From: Jukka K. Korpela (jkorpela@cs.tut.fi)
Date: Sat May 14 2005 - 01:06:54 CDT
On Sat, 14 May 2005, Adam Twardoch wrote:
> where is the character U+01B5/01B6 (letter Z/z with stroke) used?
The code chart http://www.unicode.org/charts/PDF/U0180.pdf says:
01B6 LATIN SMALL LETTER Z WITH STROKE
= barred z, z bar
* Pan-Turkic Latin orthography
* handwritten variant of Latin "z"
--> (latin small letter z - 007A)
The page http://www.evertype.com/standards/iso10646/pdf/turkmen.pdf
contains Michael Everson's description of the Pan-Turkic alphabet.
> In Polish, a glyph like that is used as a stylistic variant/alternate
> rendition of z with dot above (U+017B/017C), but not as a separate
> character. In what context is it used as a separate character?

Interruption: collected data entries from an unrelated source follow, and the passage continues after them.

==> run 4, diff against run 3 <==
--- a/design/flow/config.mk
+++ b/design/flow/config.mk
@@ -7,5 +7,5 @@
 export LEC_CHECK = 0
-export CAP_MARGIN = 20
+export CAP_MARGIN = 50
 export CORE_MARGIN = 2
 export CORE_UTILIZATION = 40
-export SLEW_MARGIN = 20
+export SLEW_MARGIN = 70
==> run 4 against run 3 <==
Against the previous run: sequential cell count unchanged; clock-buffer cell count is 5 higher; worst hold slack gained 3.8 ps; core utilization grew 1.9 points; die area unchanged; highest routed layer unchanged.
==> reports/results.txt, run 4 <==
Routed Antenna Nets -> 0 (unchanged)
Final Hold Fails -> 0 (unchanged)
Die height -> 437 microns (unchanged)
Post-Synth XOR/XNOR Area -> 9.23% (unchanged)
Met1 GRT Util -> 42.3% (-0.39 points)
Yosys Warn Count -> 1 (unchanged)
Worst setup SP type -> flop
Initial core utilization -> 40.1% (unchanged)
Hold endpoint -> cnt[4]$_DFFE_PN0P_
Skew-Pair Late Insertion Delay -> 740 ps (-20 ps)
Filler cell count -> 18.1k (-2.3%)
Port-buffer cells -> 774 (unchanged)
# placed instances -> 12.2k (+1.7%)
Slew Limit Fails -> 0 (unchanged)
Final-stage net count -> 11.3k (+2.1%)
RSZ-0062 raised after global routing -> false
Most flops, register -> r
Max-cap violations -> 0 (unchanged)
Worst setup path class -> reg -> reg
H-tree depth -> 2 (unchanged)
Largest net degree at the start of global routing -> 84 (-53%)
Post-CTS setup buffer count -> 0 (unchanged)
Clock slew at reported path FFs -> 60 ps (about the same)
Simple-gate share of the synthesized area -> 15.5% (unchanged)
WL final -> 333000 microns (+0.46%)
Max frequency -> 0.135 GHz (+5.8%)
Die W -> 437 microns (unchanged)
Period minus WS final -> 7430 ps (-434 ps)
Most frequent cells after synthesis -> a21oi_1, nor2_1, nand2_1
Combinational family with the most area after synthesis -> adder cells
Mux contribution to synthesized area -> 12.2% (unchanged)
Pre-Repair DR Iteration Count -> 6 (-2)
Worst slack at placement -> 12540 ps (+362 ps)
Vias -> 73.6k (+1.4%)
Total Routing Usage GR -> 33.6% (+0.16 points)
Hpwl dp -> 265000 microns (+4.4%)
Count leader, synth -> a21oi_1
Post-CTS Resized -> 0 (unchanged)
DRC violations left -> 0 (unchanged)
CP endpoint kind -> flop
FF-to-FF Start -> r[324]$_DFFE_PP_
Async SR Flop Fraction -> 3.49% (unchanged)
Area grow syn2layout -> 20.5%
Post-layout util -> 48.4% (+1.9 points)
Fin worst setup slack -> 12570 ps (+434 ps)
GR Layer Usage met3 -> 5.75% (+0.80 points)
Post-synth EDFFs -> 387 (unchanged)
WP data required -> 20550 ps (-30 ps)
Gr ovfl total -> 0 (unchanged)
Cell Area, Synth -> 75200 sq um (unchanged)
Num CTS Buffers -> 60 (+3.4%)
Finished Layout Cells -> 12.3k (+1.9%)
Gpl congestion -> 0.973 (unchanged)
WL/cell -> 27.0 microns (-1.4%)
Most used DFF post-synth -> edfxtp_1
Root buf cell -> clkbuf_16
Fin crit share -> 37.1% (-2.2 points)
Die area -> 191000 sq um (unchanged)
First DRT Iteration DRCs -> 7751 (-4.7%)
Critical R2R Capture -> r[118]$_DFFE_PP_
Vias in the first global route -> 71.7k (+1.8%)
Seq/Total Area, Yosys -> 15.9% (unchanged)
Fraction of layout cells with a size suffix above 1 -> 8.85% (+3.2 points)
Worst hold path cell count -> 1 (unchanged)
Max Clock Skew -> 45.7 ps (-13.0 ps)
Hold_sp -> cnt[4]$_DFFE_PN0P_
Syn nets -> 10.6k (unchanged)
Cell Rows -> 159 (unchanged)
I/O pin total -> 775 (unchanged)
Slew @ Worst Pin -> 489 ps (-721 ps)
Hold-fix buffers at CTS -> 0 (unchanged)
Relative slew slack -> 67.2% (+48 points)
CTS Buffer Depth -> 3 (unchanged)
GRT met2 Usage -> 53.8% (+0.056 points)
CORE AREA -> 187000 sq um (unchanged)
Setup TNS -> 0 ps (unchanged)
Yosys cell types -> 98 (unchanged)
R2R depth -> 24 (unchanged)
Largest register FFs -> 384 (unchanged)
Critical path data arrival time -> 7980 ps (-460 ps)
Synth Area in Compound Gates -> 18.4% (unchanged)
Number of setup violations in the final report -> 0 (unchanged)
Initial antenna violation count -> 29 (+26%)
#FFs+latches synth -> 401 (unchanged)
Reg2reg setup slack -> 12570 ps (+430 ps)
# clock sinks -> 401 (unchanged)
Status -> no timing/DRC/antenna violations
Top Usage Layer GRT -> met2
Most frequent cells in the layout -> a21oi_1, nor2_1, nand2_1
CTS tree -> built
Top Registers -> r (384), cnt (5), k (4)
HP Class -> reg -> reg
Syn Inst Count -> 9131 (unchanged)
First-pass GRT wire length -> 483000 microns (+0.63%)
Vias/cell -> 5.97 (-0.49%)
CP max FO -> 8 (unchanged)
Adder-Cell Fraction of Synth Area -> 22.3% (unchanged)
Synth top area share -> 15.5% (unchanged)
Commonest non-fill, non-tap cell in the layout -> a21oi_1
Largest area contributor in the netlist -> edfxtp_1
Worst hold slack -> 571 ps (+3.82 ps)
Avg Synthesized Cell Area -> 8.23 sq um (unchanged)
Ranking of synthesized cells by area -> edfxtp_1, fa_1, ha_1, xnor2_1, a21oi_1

Apparently, it is a separate character only in historical texts written in
Pan-Turkic alphabet. I'm not sure of what we should think about the other
annotation in the code chart. To stay on the safe side, I would assume
that it is only meant to describe the shape and origin of the character.
Thus, U+01B6 is not in any way equivalent to z, or z with dot above,
or any other character. The Polish usage you describe would be described
as glyph variation. Conceivably, a normal z could also look like z with
stroke in some font, especially a font that imitates handwriting
style, though this would be unwise if the font also contained U+01B6.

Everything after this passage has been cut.